• [INPUT DATA]
-=-=-

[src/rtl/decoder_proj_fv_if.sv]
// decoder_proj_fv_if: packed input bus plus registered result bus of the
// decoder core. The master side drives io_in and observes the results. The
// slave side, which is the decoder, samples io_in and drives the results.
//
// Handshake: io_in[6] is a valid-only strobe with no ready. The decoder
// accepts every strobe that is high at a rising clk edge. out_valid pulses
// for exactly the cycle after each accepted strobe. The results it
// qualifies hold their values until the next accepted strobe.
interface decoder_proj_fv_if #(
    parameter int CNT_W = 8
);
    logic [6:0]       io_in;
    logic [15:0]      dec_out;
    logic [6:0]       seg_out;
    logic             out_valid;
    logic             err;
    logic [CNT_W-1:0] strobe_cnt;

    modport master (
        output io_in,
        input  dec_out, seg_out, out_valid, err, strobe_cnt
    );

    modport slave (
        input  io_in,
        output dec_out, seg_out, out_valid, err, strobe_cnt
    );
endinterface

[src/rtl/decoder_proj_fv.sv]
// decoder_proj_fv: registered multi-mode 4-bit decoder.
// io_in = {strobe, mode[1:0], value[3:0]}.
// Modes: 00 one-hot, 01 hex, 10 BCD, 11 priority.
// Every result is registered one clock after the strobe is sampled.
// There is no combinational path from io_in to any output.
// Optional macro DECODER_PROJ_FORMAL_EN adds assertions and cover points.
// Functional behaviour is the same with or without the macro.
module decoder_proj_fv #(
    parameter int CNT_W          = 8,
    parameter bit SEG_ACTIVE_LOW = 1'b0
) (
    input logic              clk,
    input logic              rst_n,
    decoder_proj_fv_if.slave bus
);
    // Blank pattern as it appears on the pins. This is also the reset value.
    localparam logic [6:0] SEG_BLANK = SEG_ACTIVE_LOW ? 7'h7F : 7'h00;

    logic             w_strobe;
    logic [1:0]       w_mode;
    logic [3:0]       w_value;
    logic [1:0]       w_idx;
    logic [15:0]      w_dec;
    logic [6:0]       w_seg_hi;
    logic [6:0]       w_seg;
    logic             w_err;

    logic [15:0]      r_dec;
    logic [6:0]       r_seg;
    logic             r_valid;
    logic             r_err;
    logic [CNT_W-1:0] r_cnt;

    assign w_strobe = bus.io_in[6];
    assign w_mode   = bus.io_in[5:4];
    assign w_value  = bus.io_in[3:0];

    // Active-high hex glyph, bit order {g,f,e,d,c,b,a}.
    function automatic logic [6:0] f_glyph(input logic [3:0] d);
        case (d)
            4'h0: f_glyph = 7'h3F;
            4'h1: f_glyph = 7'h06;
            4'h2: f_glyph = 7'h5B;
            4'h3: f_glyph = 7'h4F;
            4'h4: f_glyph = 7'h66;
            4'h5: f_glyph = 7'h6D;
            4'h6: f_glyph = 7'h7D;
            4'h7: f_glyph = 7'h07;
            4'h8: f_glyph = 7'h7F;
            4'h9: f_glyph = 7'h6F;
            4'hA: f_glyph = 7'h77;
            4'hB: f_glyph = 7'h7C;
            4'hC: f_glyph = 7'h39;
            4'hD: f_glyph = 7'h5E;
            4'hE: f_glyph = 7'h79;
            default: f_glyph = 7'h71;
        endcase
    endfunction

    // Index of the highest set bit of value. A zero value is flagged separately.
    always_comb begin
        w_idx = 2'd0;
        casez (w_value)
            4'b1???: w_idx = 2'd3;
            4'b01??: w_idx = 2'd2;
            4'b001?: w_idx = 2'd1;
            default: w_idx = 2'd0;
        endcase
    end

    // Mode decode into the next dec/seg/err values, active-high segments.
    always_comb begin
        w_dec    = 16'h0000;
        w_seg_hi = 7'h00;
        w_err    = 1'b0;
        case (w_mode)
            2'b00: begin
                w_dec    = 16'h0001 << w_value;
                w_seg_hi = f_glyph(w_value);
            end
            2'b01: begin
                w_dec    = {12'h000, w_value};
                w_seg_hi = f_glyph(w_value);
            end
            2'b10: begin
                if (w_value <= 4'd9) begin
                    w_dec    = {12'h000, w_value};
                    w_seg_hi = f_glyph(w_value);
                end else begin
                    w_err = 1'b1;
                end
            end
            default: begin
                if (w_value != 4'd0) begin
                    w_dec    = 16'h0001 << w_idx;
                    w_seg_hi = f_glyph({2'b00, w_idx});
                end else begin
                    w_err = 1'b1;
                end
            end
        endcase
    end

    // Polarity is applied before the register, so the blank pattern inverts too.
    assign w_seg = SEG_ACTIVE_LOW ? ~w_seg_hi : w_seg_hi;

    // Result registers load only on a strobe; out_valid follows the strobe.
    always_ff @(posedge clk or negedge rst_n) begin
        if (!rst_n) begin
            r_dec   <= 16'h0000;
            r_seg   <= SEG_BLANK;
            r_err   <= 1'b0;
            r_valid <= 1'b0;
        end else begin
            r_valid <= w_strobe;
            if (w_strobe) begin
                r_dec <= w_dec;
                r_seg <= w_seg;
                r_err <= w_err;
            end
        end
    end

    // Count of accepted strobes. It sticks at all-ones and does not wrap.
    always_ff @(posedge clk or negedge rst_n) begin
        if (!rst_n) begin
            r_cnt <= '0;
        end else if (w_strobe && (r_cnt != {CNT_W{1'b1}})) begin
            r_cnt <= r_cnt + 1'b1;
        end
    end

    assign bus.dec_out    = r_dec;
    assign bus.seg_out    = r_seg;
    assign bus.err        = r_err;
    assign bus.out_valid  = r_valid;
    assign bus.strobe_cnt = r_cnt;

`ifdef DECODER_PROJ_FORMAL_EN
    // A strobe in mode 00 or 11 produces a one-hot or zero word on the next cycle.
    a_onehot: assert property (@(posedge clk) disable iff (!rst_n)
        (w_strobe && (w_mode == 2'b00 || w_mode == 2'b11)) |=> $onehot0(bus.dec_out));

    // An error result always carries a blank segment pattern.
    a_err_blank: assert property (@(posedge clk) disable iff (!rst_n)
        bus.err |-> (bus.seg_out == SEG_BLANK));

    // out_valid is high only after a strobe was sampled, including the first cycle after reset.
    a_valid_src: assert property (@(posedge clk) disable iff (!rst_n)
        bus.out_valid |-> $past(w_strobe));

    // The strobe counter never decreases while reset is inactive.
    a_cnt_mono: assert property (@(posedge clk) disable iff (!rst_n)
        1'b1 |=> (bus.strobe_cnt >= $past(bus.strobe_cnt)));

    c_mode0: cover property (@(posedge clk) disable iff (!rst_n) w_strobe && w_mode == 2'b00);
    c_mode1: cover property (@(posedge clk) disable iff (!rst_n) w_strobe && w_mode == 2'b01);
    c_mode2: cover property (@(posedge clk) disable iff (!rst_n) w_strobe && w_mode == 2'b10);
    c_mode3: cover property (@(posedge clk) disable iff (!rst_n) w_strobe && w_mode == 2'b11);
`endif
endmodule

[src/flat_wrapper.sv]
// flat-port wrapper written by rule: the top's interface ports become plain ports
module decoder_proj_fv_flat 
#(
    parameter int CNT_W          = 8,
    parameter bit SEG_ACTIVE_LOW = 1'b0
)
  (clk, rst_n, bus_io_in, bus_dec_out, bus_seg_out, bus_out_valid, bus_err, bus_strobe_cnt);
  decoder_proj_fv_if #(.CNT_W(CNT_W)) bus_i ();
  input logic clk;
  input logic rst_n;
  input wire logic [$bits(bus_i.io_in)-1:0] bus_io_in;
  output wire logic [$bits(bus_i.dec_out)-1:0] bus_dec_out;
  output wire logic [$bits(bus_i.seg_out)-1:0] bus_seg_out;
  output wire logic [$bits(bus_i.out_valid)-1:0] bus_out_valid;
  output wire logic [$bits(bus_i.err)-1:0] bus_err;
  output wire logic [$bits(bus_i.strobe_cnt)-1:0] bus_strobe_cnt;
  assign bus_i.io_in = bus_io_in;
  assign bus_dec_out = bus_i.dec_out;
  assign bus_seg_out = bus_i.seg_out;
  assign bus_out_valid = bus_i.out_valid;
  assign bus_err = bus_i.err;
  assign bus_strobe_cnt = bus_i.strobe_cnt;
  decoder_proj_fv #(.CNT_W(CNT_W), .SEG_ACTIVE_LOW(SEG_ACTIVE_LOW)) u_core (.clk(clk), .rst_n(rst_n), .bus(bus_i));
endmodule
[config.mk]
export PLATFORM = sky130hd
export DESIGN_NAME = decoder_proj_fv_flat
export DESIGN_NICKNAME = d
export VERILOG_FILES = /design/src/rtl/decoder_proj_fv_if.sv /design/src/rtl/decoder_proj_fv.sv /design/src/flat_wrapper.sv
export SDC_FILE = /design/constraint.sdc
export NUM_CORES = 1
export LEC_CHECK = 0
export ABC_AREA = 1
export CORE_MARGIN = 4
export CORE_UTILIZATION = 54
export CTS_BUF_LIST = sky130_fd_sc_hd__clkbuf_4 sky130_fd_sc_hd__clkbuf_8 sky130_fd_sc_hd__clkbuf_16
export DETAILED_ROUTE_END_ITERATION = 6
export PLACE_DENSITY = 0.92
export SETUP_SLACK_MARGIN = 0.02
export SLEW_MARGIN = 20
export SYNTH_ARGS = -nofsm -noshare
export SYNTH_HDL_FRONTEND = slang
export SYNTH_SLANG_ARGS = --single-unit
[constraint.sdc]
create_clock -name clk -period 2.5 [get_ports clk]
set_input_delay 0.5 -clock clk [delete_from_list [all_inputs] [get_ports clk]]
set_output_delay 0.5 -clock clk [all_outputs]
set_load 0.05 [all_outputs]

-=-=-

• [BRIEF] Copy the lines of the entries above that mention "constraint".

• [YOUR SOLUTION]
export SDC_FILE = /design/constraint.sdc
[constraint.sdc]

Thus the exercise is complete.